Quando alguém o cumprimenta e você diz que está tudo bem, não deve explicar nada. Quando você diz que não está tudo bem, precisa dar detalhes da mágoa ou aborrecimento. Vira desabafo.
É uma tradição de etiqueta que não se cumpriu à risca no último mês no Rio Grande do Sul.
Desde a enchente que devastou o estado, desde o maior desastre ambiental da história gaúcha, que afetou 90% dos nossos municípios, não estamos bem coletivamente. A saudação dispensa respostas otimistas e educadas.
Eu sei rir, eu sei fazer palhaçada, eu sei brincar, sou conhecido pelas minhas gargalhadas histriônicas de manhã na Rádio Gaúcha, mas algo eu também sei: o momento de calar, o momento de respeitar as perdas, o momento de oferecer apenas a presença atenta, o silêncio comovido.
E talvez seja a maior proeza que existe: entender e aceitar o sofrimento do outro e não tratá-lo como bobagem, não tratá-lo como drama, não tratá-lo como exagero.

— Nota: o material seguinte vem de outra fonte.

[config.mk]
export PLATFORM = sky130hd
export DESIGN_NAME = sat_counter
export DESIGN_NICKNAME = d
export VERILOG_FILES = /design/src/rtl/sat_counter.sv
export SDC_FILE = /design/constraint.sdc
export NUM_CORES = 1
export LEC_CHECK = 0
export ABC_AREA = 0
export CORE_AREA = 2 2 39 41
export DETAILED_ROUTE_END_ITERATION = 10
export DIE_AREA = 0 0 41 43
export DONT_BUFFER_PORTS = 1
export SYNTH_ARGS = -nofsm -noshare
export SYNTH_HDL_FRONTEND = slang
export SYNTH_SLANG_ARGS = --single-unit
[constraint.sdc]
create_clock -name clk -period 2.35 [get_ports clk]
set_input_delay 0.1175 -clock clk [delete_from_list [all_inputs] [get_ports clk]]
set_output_delay 0.1175 -clock clk [all_outputs]
set_load 0.005 [all_outputs]
[src/rtl/sat_counter.sv]
`default_nettype none
// +-----------------------------------------------------------------------+
// | sat_counter: increment-on-strobe counter that sticks at all-ones      |
// | Revision: 1.0                                                         |
// +-----------------------------------------------------------------------+
module sat_counter #(
   parameter int W = 8
) (
   input  logic         clk,
   input  logic         rst,
   input  logic         inc,
   output logic [W-1:0] count
);

   logic [W-1:0] r_count;

   always_ff @(posedge clk) begin
      if (rst) begin
         r_count <= '0;
      end else if (inc && (r_count != '1)) begin
         r_count <= r_count + W'(1);
      end
   end

   assign count = r_count;

endmodule
`default_nettype wire

---- Word-level counts from Yosys, hierarchy flattened ----
Index checks and enable logic that the tools add are counted.
word-level totals
  register bits after elaboration ......... 8
  bits in latches ......................... 0
  RAM bits ................................ 0
  ROM bits ................................ 0
  output and inout port bits .............. 8
  word-level logic and storage cells ...... 4
  memories ................................ 0
operators by class
  add/sub/neg operators ................... 1
  $mul .................................... 0
  div/mod/pow operators ................... 0
  magnitude comparators ................... 0
  equal/unequal tests ..................... 1
  shift-type cells ........................ 0
  multiplexer cells ....................... 0
  bitwise logic cells ..................... 0
  reductions and logical operators ........ 1
operators by type and width
  cell                   count
  $add A8 B1 Y8 const B  1
  $ne A8 B8 Y1 const B   1
  $logic_and A1 B1 Y1    1

---- Longest topological paths before layout ----
  depth in word-level cells ............... 2
  depth in mapped cells ................... 4

---- Least setup slack after synthesis ----
Ideal clock, no wire load.
  path kind ............................... register to register
  start ................................... register r_count[0], in the netlist count[0]
  end ..................................... register r_count[0], in the netlist count[0]
  library setup time ...................... 0.121 ns
  data arrival time ....................... 1.245 ns
  data required time ...................... 2.229 ns
  slack ................................... 0.984 ns
  stages on the path, launching flop included .. 5
  period minus slack after synthesis ...... 1.366 ns
  cell sequence ........................... dfxtp_1 > ha_1 > and3_4 > a21boi_4 > mux2_4
on the way
  cells in the longest elaborated chain, start to end .. 2
ends and longest elaborated chain
  item                                                                   line  source
  start, declared                                                        15    logic [W-1:0] r_count;
  start signal, assigned                                                 21    r_count <= r_count + W'(1);
  parallel branches: the longest is 2 deep, another holds $add A8 B1 Y8  -
Several ways; the timed one is not identified.
A chain may end at the register's enable or synchronous reset.

---- Worst setup path in the final report ----
Same ends and word-level chain as after synthesis.

==> key figures <==
Worst setup path
  • Crit path kind: flip-flop to flip-flop
  • RR Endpoint: count[0]
  • Worst Path Required: around 2.5 ns
  • R2r setup slk: approximately 0.90 ns
  • Critical path's largest stage delay: roughly 0.37 ns
  • Startpoint types: flip-flop
  • CP max-delay cell: dfxtp_1
  • Buf+Inv Stages, Crit Path: 0
  • CP Capture Type: flip-flop
  • Arr. time, crit path: approximately 1.6 ns
  • CP Cell Sequence: ha_1, and3_4, a21boi_4, mux2_4
  • Max FO, Critical Path: 6
  • Reg-to-Reg Start: count[0]
  • Top Family by Delay on Critical Path: flip-flops
  • R2R cell count: 4

Synthesis
  • Top-area cell type share of the netlist area: 37.2%
  • Syn Nets: 50
  • Synth top area cells: dfxtp_1 37%, a21oi_1 5.8%, a21boi_4 4.4%, nand2_1 4.4%, and4_1 4.1%
  • EDFF count, synth: 0
  • Avg Synthesized Cell Area: roughly 9.4 sq um
  • Synthesized instance count: 46
  • Syn Std Cell Area: roughly 430 sq um
  • Yosys cell types: 25
  • Top cell type by total area after synthesis: dfxtp_1
  • Synth Flop Type: dfxtp_1
  • Yosys warns: 0
  • Register area share after synthesis: between 30% and 40%
  • Register bit total from synthesis: 8
  • Post-synth ARST share: 0%

Job
  • Max_cap viols: 0

GRT
  • Pin count of the biggest net entering global routing: 9
  • Vias in the first global route: between 300 and 400
  • Congestion Overflow GR: 0
  • First-pass GRT wire length: 1380 um
  • Gr usage total: 11.5%
  • Initial antenna violation count: 0

Place
  • Buffers on Ports: 0
  • Dpl hpwl: roughly 640 um
  • Gpl congestion: slightly below 0.7

Die
  • Row count: 14
  • Chip Width: just over 40 um
  • Die area: approximately 0.0018 sq mm
  • Core area: 0.00138 sq mm
  • I/O Pins: 11
  • DIE HEIGHT: 43 um
  • Starting density of the core: a little under a third

Detailed routing
  • Metal2 WL: between 400 and 500 um
  • Wl on met1: around 400 um
  • Post-route ant nets: 0
  • Wirelength per Cell: between 10 and 15 um
  • Top Metal Used: met3
  • Met3 WL: 38 um
  • Post-Route WL: between 800 and 900 um
  • Via density per instance: 5.69
  • Drc violations: 0
  • Vias: 370
  • Initial drt markers: 6
  • DRT Pass-1 Iters: 2

Layout
  • Final layout net count: 55
  • Layout cell share with drive strength beyond 1: between 15 and 20%
  • Most common cell after layout, fill and taps aside: dfxtp_1
  • FILL cells: between 100 and 150
  • Most frequent cells in the layout: 8 x dfxtp_1, 5 x a21oi_1, 5 x nand2_1, 3 x clkbuf_4
  • Diodes inserted: 0
  • Core Util, Final: 34.1%
  • Synth-to-Final Area Change: 9.59%
  • Largest register FFs: 8

STA
  • Setup_tns: 0 ns
  • Minimum clock period after layout: 1.45 ns
  • Clock skew: between 0.003 and 0.004 ns
  • Finish-stage setup viols: 0
  • Final-report max-slew violation count: 0
  • Tcrit/Tclk final: between 60% and 70%
  • Final hold violation count: 0
  • Slew margin rel.: between 80% and 90%
  • RSZ-0062 raised after global routing: no
  • Slew of the pin with the lowest slew margin: between 0.2 and 0.3 ns
  • Fmax: a little under 700 MHz

CTS
  • Root Driver: clkbuf_4
  • CTS Hold Bufs: 1
  • Clock latency on the worst-skew pair: ~0.25 ns
  • CTS tree: done
  • Num Clock Sinks: 8
  • Clock buffer depth: 2
  • Post-CTS setup buffer count: 0
  • Worst-path clk slew: about 0.06 ns
  • PostCTS Resize Cnt: 0
  • H-tree lvl count: 1
  • Number of CTS-inserted buffers: 3

Power
  • Sequential group share of total power: 54.8%
  • Clock power share: about two fifths
  • Switching part of the total: roughly 22%
  • Pint: roughly 0.00021 W
  • PwrDens: around 560 mW/mm^2
  • NetSw: between 0.00005 and 0.00006 W
  • Leakage: around 0.17 nW
  • Gate power share: 5.9%
  • Max VDD drop: 141 uV

Hold path
  • Hold crit path type: primary input to flip-flop
  • Hold EP: count[3]
  • Hold Path Depth: 2
  • HP Start: rst

Run status
  • Status: finished clean
==> routing by layer <==
| layer | track usage (%) | up-vias |
|---|---|---|
| li1 | - | 185 |
| met1 | 13.5 | 176 |
| met2 | 17.8 | 9 |
| met3 | 3.66 | 0 |
| met4 | 6.00 | 0 |
| met5 | 0 | - |
==> stage by stage <==
stage                     power [W]  area, sq um  std cells  worst slack [ns]  hold slack, ns
after floorplan            0.000158          430         46             0.984           0.190
after global placement     0.000161          439         61             0.919           0.192
after detailed placement   0.000162          439         61             0.905           0.193
after CTS                  0.000269          472         65             0.895          0.0310
after global routing       0.000279          472         65             0.853          0.0297
final                      0.000264          472         65             0.900          0.0404
==> worst max path at each step <==
stage	startpoint	to	depth (start not counted)
global placement	count[0]	count[0]	4
global route	count[0]	count[0]	4
floorplan	count[0]	count[0]	4
detailed placement	count[0]	count[0]	4
finish	count[0]	count[0]	4
CTS	count[0]	count[0]	4
==> layout make-up <==
class | instances | area, sq um | area share, %
inverter | 1 | 3.75 | 0.796
tap | 16 | 20.0 | 4.24
timing repair buffer | 1 | 10.0 | 2.12
multi-input combinational | 36 | 255 | 54.1
clock buffer | 3 | 22.5 | 4.77
sequential | 8 | 160 | 34.0
==> cells in the mapped netlist (all sizes together), types with 2 or more instances <==
cell type  instances
a21boi             2
o21bai             2
nand3              2
a21oi              5
and4               2
nor3               2
nand2              5
a211oi             2
dfxtp              8
nand4              2
==> power groups by stage <==
stage          clock network, W  logic (W)  registers, W
3_5_place_dp                  0  0.0000137      0.000148
3_3_place_gp                  0  0.0000134      0.000147
5_1_grt                0.000116  0.0000176      0.000146
2_1_floorplan                 0  0.0000119      0.000146
6_report               0.000104  0.0000155      0.000145
4_1_cts                0.000109  0.0000157      0.000145
==> logic make-up (layout without fill, tap and decap cells) <==
family	Yosys count	after routing	synth area share [%]
flops	8	8	37.2
simple gates	18	18	24.7
compound gates	15	15	25.9
buf+inv	2	5	3.49
fa+ha+maj	1	1	2.91
mux	2	2	5.81
Power figures use the tool's default switching activity.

Não estabelecer, de modo nenhum, um prazo de validade para o sofrimento. Já que a dor não usa relógio, ela tampouco sabe que dia é hoje.
Jamais falar:
— Você ainda está sofrendo?
— Você ainda está falando disso?
Ter noção de que cada alma digere num tempo diferente. A digestão da alma é distinta para cada um. Não há como apressá-la, não há como acelerá-la.

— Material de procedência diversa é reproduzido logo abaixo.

[src/rtl/multicycle_ctrl.sv]
// multicycle_ctrl: five-state (IF/ID/EX/MEM/WB) control unit for an RV32I
// subset core. Instruction-level controls (ALUCtrl/ALUSrc/MemToReg) decode
// straight from instr; strobes are Moore outputs qualified by state.
// Optional feature macro: CTRL_ILLEGAL_TRAP_EN -- when defined, an illegal
// instruction traps into HALT in ID and sets the sticky illegal flag; when
// undefined, illegal instructions retire as NOPs and illegal is tied to 0.
module multicycle_ctrl #(
    parameter int INSTRET_W = 32
) (
    input  logic               clk,
    input  logic               rst,
    multicycle_ctrl_if.master  bus
);

    localparam logic [6:0] OP_R    = 7'b0110011;
    localparam logic [6:0] OP_I    = 7'b0010011;
    localparam logic [6:0] OP_LW   = 7'b0000011;
    localparam logic [6:0] OP_SW   = 7'b0100011;
    localparam logic [6:0] OP_BR   = 7'b1100011;

    localparam logic [3:0] ALU_AND = 4'b0000;
    localparam logic [3:0] ALU_OR  = 4'b0001;
    localparam logic [3:0] ALU_ADD = 4'b0010;
    localparam logic [3:0] ALU_SUB = 4'b0110;
    localparam logic [3:0] ALU_SLT = 4'b0111;
    localparam logic [3:0] ALU_SRL = 4'b1000;
    localparam logic [3:0] ALU_SLL = 4'b1001;
    localparam logic [3:0] ALU_SRA = 4'b1010;
    localparam logic [3:0] ALU_XOR = 4'b1101;

    typedef enum logic [2:0] {
        S_IF   = 3'd0,
        S_ID   = 3'd1,
        S_EX   = 3'd2,
        S_MEM  = 3'd3,
        S_WB   = 3'd4,
        S_HALT = 3'd5
    } state_t;

    state_t               state_q, state_d;
    logic [INSTRET_W-1:0] instret_q, instret_d;

    logic [6:0] opcode;
    logic [2:0] funct3;
    logic [3:0] f3_alu;
    logic [3:0] alu_ctrl;
    logic       alu_src;
    logic       mem_to_reg;
    logic       is_r, is_i, is_lw, is_sw, is_beq;
    logic       legal;

    logic       reg_write, mem_read, mem_write, load_pc, pc_src;

    assign opcode = bus.instr[6:0];
    assign funct3 = bus.instr[14:12];

    // Instruction-level decode: depends only on instr, so stable all instruction.
    always_comb begin
        f3_alu     = ALU_ADD;
        alu_ctrl   = ALU_ADD;
        alu_src    = 1'b0;
        mem_to_reg = 1'b0;
        is_r       = 1'b0;
        is_i       = 1'b0;
        is_lw      = 1'b0;
        is_sw      = 1'b0;
        is_beq     = 1'b0;
        legal      = 1'b0;
        // Shared funct3 map for R-type and I-ALU; 011 (SLTU) has no encoding.
        case (funct3)
            3'b000:  f3_alu = ALU_ADD;
            3'b001:  f3_alu = ALU_SLL;
            3'b010:  f3_alu = ALU_SLT;
            3'b100:  f3_alu = ALU_XOR;
            3'b101:  f3_alu = bus.instr[30] ? ALU_SRA : ALU_SRL;
            3'b110:  f3_alu = ALU_OR;
            3'b111:  f3_alu = ALU_AND;
            default: f3_alu = ALU_ADD;
        endcase
        case (opcode)
            OP_R: begin
                is_r     = 1'b1;
                legal    = (funct3 != 3'b011);
                // Only the register form can become SUB; ADDI never does.
                alu_ctrl = (funct3 == 3'b000 && bus.instr[30]) ? ALU_SUB : f3_alu;
            end
            OP_I: begin
                is_i     = 1'b1;
                legal    = (funct3 != 3'b011);
                alu_ctrl = f3_alu;
                alu_src  = 1'b1;
            end
            OP_LW: begin
                is_lw      = 1'b1;
                legal      = 1'b1;
                alu_src    = 1'b1;
                mem_to_reg = 1'b1;
            end
            OP_SW: begin
                is_sw   = 1'b1;
                legal   = 1'b1;
                alu_src = 1'b1;
            end
            OP_BR: begin
                is_beq   = (funct3 == 3'b000);
                legal    = (funct3 == 3'b000);
                alu_ctrl = ALU_SUB;
            end
            default: legal = 1'b0;
        endcase
    end

`ifdef CTRL_ILLEGAL_TRAP_EN
    logic illegal_q, illegal_d;
`endif

    // Next-state, retire counter and state-qualified strobes.
    always_comb begin
        state_d   = state_q;
        instret_d = instret_q;
`ifdef CTRL_ILLEGAL_TRAP_EN
        illegal_d = illegal_q;
`endif
        reg_write = 1'b0;
        mem_read  = 1'b0;
        mem_write = 1'b0;
        load_pc   = 1'b0;
        pc_src    = 1'b0;
        case (state_q)
            S_IF:  state_d = S_ID;
            S_ID: begin
`ifdef CTRL_ILLEGAL_TRAP_EN
                if (!legal) begin
                    state_d   = S_HALT;
                    illegal_d = 1'b1;
                end else begin
                    state_d = S_EX;
                end
`else
                state_d = S_EX;
`endif
            end
            S_EX:  state_d = S_MEM;
            S_MEM: begin
                mem_read  = legal && is_lw;
                mem_write = legal && is_sw;
                state_d   = S_WB;
            end
            S_WB: begin
                // Illegal instructions that reach WB retire as NOPs.
                reg_write = legal && (is_r || is_i || is_lw);
                load_pc   = 1'b1;
                pc_src    = legal && is_beq && bus.Zero;
                instret_d = instret_q + {{(INSTRET_W-1){1'b0}}, 1'b1};
                state_d   = S_IF;
            end
            S_HALT: state_d = S_HALT;
            default: state_d = S_IF;
        endcase
    end

    // State, counter and sticky-flag registers; reset wins in every state.
    always_ff @(posedge clk) begin
        if (rst) begin
            state_q   <= S_IF;
            instret_q <= '0;
`ifdef CTRL_ILLEGAL_TRAP_EN
            illegal_q <= 1'b0;
`endif
        end else begin
            state_q   <= state_d;
            instret_q <= instret_d;
`ifdef CTRL_ILLEGAL_TRAP_EN
            illegal_q <= illegal_d;
`endif
        end
    end

    assign bus.ALUCtrl  = alu_ctrl;
    assign bus.ALUSrc   = alu_src;
    assign bus.MemToReg = mem_to_reg;
    assign bus.RegWrite = reg_write;
    assign bus.MemRead  = mem_read;
    assign bus.MemWrite = mem_write;
    assign bus.loadPC   = load_pc;
    assign bus.PCSrc    = pc_src;
    assign bus.instret  = instret_q;
`ifdef CTRL_ILLEGAL_TRAP_EN
    assign bus.illegal  = illegal_q;
`else
    assign bus.illegal  = 1'b0;
`endif

endmodule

Muitos repetirão detalhe por detalhe de como suas casas foram inundadas, o que a água levou, o que não terão de volta. Cabe-nos escutar com interesse, pois envolve traumas, prejuízos irreparáveis de uma existência.
Não desista de acolher o que vem de um coração machucado. Não censure afirmando que já conhece o relato. Deixe a vítima externar o seu sofrimento represado — o sofrimento, por mais que seja dito, permanecerá ainda inédito por longos anos.
Costumamos querer impor um ambiente alegre de imediato, uma atmosfera de recuperação instantânea, mas é um movimento artificial, caduco, postiço, pouco espontâneo.
É aquela mania de motivar da boca para fora:
— Vamos lá, você tem que melhorar, você tem que reagir.
Somente cicatrizamos ao ser compreendidos. Dependemos, antes de tudo, de compreensão. Dependemos de apoio e amparo, para não nos sentirmos enlouquecidos, como se estivéssemos delirando sem razão.
É importante a percepção da realidade das lacunas e da saudade, o reconhecimento de que a tristeza não foi uma fantasia, de que aquilo que aconteceu foi um fato, de que aquele fato desencadeou sérios danos, de que cada um se reeducará para enxergar a vida.
Experimentamos o raro período de declarar: não está tudo bem.
Não está tudo bem, mas estou com você.
Está tudo bem não estar tudo bem.
Atravessamos um luto. O luto de um estado, de uma cidade, de um familiar, de um amigo, de um pet, de um lar, de um emprego, de uma esperança.
Pode ser que demore. Pode ser que nos atrapalhemos no avanço dos dias, recuando algumas vezes ou chorando pelos infortúnios.
É hora de respirar fundo e ter mais paciência. Porque paciência é amor. Quanto mais paciência você tem, mais ama o outro. Quanto menos paciência você tem, menos ama o outro.
Estamos juntos em qualquer situação, boa ou ruim.